Photos of naked prisoners heaped before smiling guards threaten to demolish the policies of a superpower -- the sole nation capable of global warfare brought to heel by snapshots from an Army reservist's pocket camera.

"One of the indelible icons of this war will be some of these images," said Tom Rankin, director of the Center for Documentary Studies at Duke University.

Whether they become icons in a war lost to national doubt that congealed around their emotional weight, or a war won despite their degrading influence, is yet to be seen. Members of Congress gathered behind locked doors yesterday to examine images so volatile the session was conducted under security reserved for military secrets.

The debate turned on whether more images -- photos of Iraqi prisoners in women's underwear, naked, tied up, being violated with light sticks -- should leave the secrecy of the Senate hearing room and be distributed in a world where they can now be seen simultaneously in both the White House and the bare walls of a Baghdad hut.

"These images can have a significant impact and potentially a lasting one and can make the difference between success or failure in Iraq," said James Dobbins, a former ambassador and now director of the RAND Center for International Security and Defense Policy. "We're clearly in the midst of an insurgency, and insurgencies aren't won by killing insurgents. Insurgencies are won by persuading the population to support you in marginalizing the extremists."

That phase of the anti-insurgency suffered a tremendous blow when photographs of torture and abuse at Abu Ghraib prison began circulating 10 days ago -- even though descriptions of the activities had been circulating for months in press accounts and the reports of human rights groups.

Vivid images have swayed policy in the past. Jacob Riis prowled the tenements of New York City in the early 20th century, and took searing photographs of the scandal of child labor. Dorothea Lange's photographs of Depression Era migrants generated emotional support for Franklin Roosevelt's New Deal.

Internationally, the Vietnam War photographs of Eddie Adams -- of a Saigon police chief executing a Viet Cong guerrilla with a pistol shot to the head -- and Nick Ut's image of 9-year-old Phan Thu fleeing naked from a napalm attack encapsulated and fed the American sense of pointlessness in Vietnam.

The Defense Department's Central Command announced in January that abuses at Abu Ghraib were under investigation.
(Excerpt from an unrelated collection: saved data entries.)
==> run a <==
Design top, start of the top module:
module top(
    input clk, rst,
    input [3:0] key_in,
    output [6:0] seg,
    output [7:0] sel,
    output reg [2:0] led, sel_led,
    output buz
);
Settings: LEC_CHECK=0, ABC_AREA=1, CAP_MARGIN=0, CELL_PAD_IN_SITES_DETAIL_PLACEMENT=2, CELL_PAD_IN_SITES_GLOBAL_PLACEMENT=1, CORE_MARGIN=10, CORE_UTILIZATION=59, CTS_CLUSTER_SIZE=78, GPL_ROUTABILITY_DRIVEN=0, GPL_TIMING_DRIVEN=0, HOLD_SLACK_MARGIN=0.14, MAX_ROUTING_LAYER=met4, MIN_ROUTING_LAYER=met1, PLACE_DENSITY_LB_ADDON=0.02, SETUP_SLACK_MARGIN=0.01, SLEW_MARGIN=10, TNS_END_PERCENT=85; clock period 5.72 ns.
run.sh (not shown) runs the stock make flow with config.mk's settings and CLKGATE_MAP_FILE=.
==> run b: changes against run a <==
ABC_AREA = not set   (was 1)
CAP_MARGIN = 30   (was 0)
CELL_PAD_IN_SITES_GLOBAL_PLACEMENT = 3   (was 1)
CORE_MARGIN = 2   (was 10)
CORE_UTILIZATION = 17   (was 59)
CTS_CLUSTER_SIZE = not set   (was 78)
GPL_TIMING_DRIVEN = not set   (was 0)
MAX_ROUTING_LAYER = not set   (was met4)
MIN_ROUTING_LAYER = not set   (was met1)
PLACE_DENSITY = 0.8   (was not set)
PLACE_DENSITY_LB_ADDON = not set   (was 0.02)
SETUP_SLACK_MARGIN = 2.18   (was 0.01)
SLEW_MARGIN = 20   (was 10)
TNS_END_PERCENT = 15   (was 85)
==> flow/constraint.sdc (replaced) <==
create_clock -name core_clock -period 10.0 [get_ports {clk}]
set_input_delay 2.0000 -clock core_clock [delete_from_list [all_inputs] [get_ports {clk}]]
set_output_delay 2.0000 -clock core_clock [all_outputs]
set_load 0.01 [all_outputs]
==> comparison <==
Of run a and run b, run a has the higher synthesized cell count (gap about 11%, measured against run b). Run b completed with no timing, DRC or antenna violations. Run a never finished: it broke off in 3_5_place_dp. Area after synthesis: run b is larger than run a (1.9%). Between run a and run b, the lower die size is in run a (gap 63%, measured against run b).
==> pepper: inputs <==
## adder_32bit
module adder_32bit(
    input clk,
    input rst,
    input [31:0] i_a,
    input [31:0] i_b,
    input i_vld,
    output reg [31:0] o_res,
    output reg o_res_vld,
    output reg overflow
);
wire [7:0] shift;
wire [23:0] al_man_a, al_man_b;
wire sign_a, sign_b, sign_res;
wire [7:0] exp_a, exp_b, exp_res;
wire [23:0] man_a, man_b, man_res;
wire [24:0] res;
wire operation_overflow;
assign sign_a = i_a[31];
assign sign_b = i_b[31];
assign exp_a = i_a[30:23];
assign exp_b = i_b[30:23];
assign man_a = (exp_a == 8'b0) ? {1'b0, i_a[22:0]} : {1'b1, i_a[22:0]};  
assign man_b = (exp_b == 8'b0) ? {1'b0, i_b[22:0]} : {1'b1, i_b[22:0]};
wire is_nan_a = ((exp_a == 8'b11111111) && (man_a[22:0] != 0));  
wire is_nan_b = ((exp_b == 8'b11111111) && (man_b[22:0] != 0));
wire is_inf_a = ((exp_a == 8'b11111111) && (man_a[22:0] == 0));
wire is_inf_b = ((exp_b == 8'b11111111) && (man_b[22:0] == 0));
wire is_zero_a = ((i_a[30:0] == 0));  
wire is_zero_b = ((i_b[30:0] == 0));
CompareAndShift32Bit u_CompareAndShift32Bit (
    .exp_a(exp_a),           
    .exp_b(exp_b),           
    .man_a(man_a),           
    .man_b(man_b),           
    .al_man_a(al_man_a),     
    .al_man_b(al_man_b),     
    .shift(shift)            
);
Addition32Bit u_Addition32Bit (
    .sign_a(sign_a),         
    .sign_b(sign_b),         
    .a(al_man_a),            
    .b(al_man_b),            
    .res(res),               
    .sign_res(sign_res)      
);
Normalization32Bit u_Normalization32Bit (
  ...
export LEC_CHECK = 0
export ABC_AREA = 1
export CAP_MARGIN = 20
export CORE_MARGIN = 2
export CORE_UTILIZATION = 40
export CTS_CLUSTER_DIAMETER = 251
export CTS_CLUSTER_SIZE = 15
export GPL_TIMING_DRIVEN = 0
export MAX_ROUTING_LAYER = met4
export SLEW_MARGIN = 20
export TNS_END_PERCENT = 60
create_clock -name core_clock -period 42.5 [get_ports {clk}]
run.sh (not shown) runs the stock make flow with config.mk's settings and CLKGATE_MAP_FILE=.
==> juniper (differences from pepper) <==
Settings changed: ABC_AREA 1 to not set, CTS_CLUSTER_DIAMETER 251 to not set, CTS_CLUSTER_SIZE 15 to not set, GPL_TIMING_DRIVEN 0 to not set, MAX_ROUTING_LAYER met4 to not set, TNS_END_PERCENT 60 to not set.
==> flow/constraint.sdc (replaced) <==
create_clock -name core_clock -period 40.0 [get_ports {clk}]
set_input_delay 8.0000 -clock core_clock [delete_from_list [all_inputs] [get_ports {clk}]]
set_output_delay 8.0000 -clock core_clock [all_outputs]
set_load 0.01 [all_outputs]
==> indigo (differences from pepper) <==
Settings changed: CORE_UTILIZATION 40 to 72, CTS_CLUSTER_DIAMETER 251 to 48, CTS_CLUSTER_SIZE 15 to not set, GPL_TIMING_DRIVEN 0 to not set, HOLD_SLACK_MARGIN set to 0.29, MAX_ROUTING_LAYER met4 to not set, TNS_END_PERCENT 60 to not set.
==> flow/constraint.sdc (replaced) <==
create_clock -name core_clock -period 13.6 [get_ports {clk}]
set_input_delay 2.7200 -clock core_clock [delete_from_list [all_inputs] [get_ports {clk}]]
set_output_delay 2.7200 -clock core_clock [all_outputs]
set_load 0.01 [all_outputs]
==> impl_metrics.toml <==
# synthesis and place-and-route metrics
[clock_tree]
clock-sinks = 34

[die]
die_height_um = 248
floorplan.initialDensity_pct = 40.3
tapCellCount = 773

[critical_path]
startpoint = "i_b[30]"
setup.worst_path.class = "in2reg"

[layout]
buffers = 342
area_share_clock_buf_inv_pct = 0.588
final_area_sq_um = 28700

[placed_design]
numPlacedInstances = 4567

[synthesis]
post_synth_main_area_contributors = "sky130_fd_sc_hd__mux2i_1 13%, sky130_fd_sc_hd__nand2_1 7.9%, sky130_fd_sc_hd__a21oi_1 7.8%, sky130_fd_sc_hd__nor2_1 7.2%, sky130_fd_sc_hd__ha_1 6.0%"
synth-simple-area-share_pct = 29.1

[run_status]
run_status = "timing/DRC/antenna clean"
the above is filed under juniper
But it was the release of the photographs that set off a whirlwind of controversy.

"The way the photo makes us deal with these harsh realities is something that has been with us a while and helps explain why this is on the country's front-burner now," said Rankin. "If it wasn't for the photographs, we wouldn't be talking about it widely."

Nor would the discussion be so wide, nor so intense, absent the increased reach of global communications.

"It is very striking in the Middle East, with the spread of television stations that are prepared to seek out controversy and generate excitement, that viewers can now see real-time shots of military actions in ways that were utterly inconceivable as late as the 1991 war," said Patrick Clawson, deputy director at the Washington Institute for Mideast Policy. "That raises the temperature dramatically."

But Clawson and other experts doubt that the newest images of horror -- the beheading of American captive Nicholas Berg by terrorist kidnappers -- will translate into an effective counterpoint against the prisoner abuse photos. Part of the reason, said Clawson, is that policy leaders doubt the kidnappers' assertion that they acted in reprisal for the prison abuse.

"They would have seized on whatever the issue of the day was," Clawson said. Another American, journalist Daniel Pearl, was executed the same way in 2002, a year before the Iraq War began.

At their core, said Dobbins, the photos from Abu Ghraib are gripping precisely because of the double standard that exists between them and the grisly videotape of the Berg murder.

"We hold ourselves to a different standard. We've said we're different. We've tried to persuade them we're different," he said. "Of course there's a double standard. Wouldn't you want the United States held to a higher standard than Saddam Hussein?"